Saved entries:

□ □ □ □ □ □ □

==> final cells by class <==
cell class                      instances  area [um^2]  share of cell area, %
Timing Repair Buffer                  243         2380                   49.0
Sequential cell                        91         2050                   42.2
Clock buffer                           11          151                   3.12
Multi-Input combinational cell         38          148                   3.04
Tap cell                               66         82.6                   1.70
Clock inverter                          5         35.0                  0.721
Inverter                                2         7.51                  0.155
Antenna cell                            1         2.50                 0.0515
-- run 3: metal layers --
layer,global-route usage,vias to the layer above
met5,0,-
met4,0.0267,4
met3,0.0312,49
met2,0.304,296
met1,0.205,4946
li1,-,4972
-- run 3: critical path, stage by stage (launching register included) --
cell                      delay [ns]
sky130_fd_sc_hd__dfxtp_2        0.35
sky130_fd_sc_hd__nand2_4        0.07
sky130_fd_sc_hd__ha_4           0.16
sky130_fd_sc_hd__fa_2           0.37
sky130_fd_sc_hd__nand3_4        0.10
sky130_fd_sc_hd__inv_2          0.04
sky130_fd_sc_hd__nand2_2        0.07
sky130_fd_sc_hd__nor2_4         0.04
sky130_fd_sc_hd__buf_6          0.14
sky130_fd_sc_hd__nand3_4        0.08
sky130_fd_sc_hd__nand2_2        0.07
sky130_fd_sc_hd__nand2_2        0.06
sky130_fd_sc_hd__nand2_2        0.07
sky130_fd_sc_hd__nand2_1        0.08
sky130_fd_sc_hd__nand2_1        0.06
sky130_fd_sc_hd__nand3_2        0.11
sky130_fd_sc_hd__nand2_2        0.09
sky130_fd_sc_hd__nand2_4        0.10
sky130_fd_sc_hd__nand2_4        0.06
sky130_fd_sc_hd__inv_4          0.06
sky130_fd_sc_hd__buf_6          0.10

□ □ □ □ □ □ □

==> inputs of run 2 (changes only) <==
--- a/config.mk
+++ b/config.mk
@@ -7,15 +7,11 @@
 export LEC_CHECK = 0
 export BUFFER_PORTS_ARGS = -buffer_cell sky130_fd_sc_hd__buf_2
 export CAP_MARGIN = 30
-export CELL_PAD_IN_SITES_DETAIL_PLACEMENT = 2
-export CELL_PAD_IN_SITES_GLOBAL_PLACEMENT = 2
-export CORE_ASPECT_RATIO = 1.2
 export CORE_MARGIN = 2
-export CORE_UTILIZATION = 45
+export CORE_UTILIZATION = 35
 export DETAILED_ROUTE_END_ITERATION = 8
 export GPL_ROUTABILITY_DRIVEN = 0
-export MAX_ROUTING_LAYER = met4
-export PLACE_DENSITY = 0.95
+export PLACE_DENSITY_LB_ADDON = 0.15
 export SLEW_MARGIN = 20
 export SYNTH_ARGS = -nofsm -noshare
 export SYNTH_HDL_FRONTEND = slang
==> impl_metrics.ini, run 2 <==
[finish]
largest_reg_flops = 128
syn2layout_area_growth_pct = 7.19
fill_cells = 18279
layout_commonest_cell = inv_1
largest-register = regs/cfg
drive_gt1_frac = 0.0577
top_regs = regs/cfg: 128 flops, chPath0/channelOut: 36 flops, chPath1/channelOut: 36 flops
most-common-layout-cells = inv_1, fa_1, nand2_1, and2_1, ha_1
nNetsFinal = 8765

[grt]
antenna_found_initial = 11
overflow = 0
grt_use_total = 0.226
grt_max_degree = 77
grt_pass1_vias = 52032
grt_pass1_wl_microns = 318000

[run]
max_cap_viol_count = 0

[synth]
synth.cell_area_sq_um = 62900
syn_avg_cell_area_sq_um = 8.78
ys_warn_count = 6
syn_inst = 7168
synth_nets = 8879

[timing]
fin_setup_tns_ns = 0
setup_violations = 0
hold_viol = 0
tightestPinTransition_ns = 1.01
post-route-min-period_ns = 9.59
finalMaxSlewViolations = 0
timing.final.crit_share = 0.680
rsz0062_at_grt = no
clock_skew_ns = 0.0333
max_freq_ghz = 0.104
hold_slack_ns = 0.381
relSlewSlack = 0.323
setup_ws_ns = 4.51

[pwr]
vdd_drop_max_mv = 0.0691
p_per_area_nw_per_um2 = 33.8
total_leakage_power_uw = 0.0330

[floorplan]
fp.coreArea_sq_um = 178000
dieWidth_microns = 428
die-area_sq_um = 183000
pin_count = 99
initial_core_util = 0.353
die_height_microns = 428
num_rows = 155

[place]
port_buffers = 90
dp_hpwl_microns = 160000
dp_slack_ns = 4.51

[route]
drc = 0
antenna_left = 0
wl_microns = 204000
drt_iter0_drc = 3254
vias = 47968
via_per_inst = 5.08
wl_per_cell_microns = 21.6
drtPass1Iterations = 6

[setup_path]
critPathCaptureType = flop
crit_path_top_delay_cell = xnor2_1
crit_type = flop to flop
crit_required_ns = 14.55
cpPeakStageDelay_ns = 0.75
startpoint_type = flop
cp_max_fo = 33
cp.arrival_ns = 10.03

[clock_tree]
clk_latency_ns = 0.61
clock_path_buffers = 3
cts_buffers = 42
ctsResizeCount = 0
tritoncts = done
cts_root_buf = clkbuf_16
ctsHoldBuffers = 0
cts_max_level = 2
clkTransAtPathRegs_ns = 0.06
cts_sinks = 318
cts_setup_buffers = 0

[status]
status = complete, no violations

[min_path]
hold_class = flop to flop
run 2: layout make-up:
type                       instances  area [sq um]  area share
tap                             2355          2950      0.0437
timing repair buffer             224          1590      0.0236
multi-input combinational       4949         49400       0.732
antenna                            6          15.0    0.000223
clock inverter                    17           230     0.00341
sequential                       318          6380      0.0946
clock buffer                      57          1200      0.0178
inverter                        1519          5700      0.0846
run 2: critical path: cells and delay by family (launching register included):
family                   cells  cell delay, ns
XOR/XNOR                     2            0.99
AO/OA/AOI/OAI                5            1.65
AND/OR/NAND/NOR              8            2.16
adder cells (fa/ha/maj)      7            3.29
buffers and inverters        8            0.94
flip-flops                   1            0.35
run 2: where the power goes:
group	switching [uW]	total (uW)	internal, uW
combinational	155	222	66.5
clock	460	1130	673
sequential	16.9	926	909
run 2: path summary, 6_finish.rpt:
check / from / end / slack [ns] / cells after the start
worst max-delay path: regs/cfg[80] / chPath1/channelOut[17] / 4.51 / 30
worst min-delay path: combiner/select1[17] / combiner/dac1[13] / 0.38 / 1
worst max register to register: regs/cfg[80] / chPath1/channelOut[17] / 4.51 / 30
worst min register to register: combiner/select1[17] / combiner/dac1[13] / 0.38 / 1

□ □ □ □ □ □ □

» **What is needed**
Among the lines of the data above, find those with the word "critical" and show them.

» **Solution to the exercise**
-- run 3: critical path, stage by stage (launching register included) --
run 2: critical path: cells and delay by family (launching register included):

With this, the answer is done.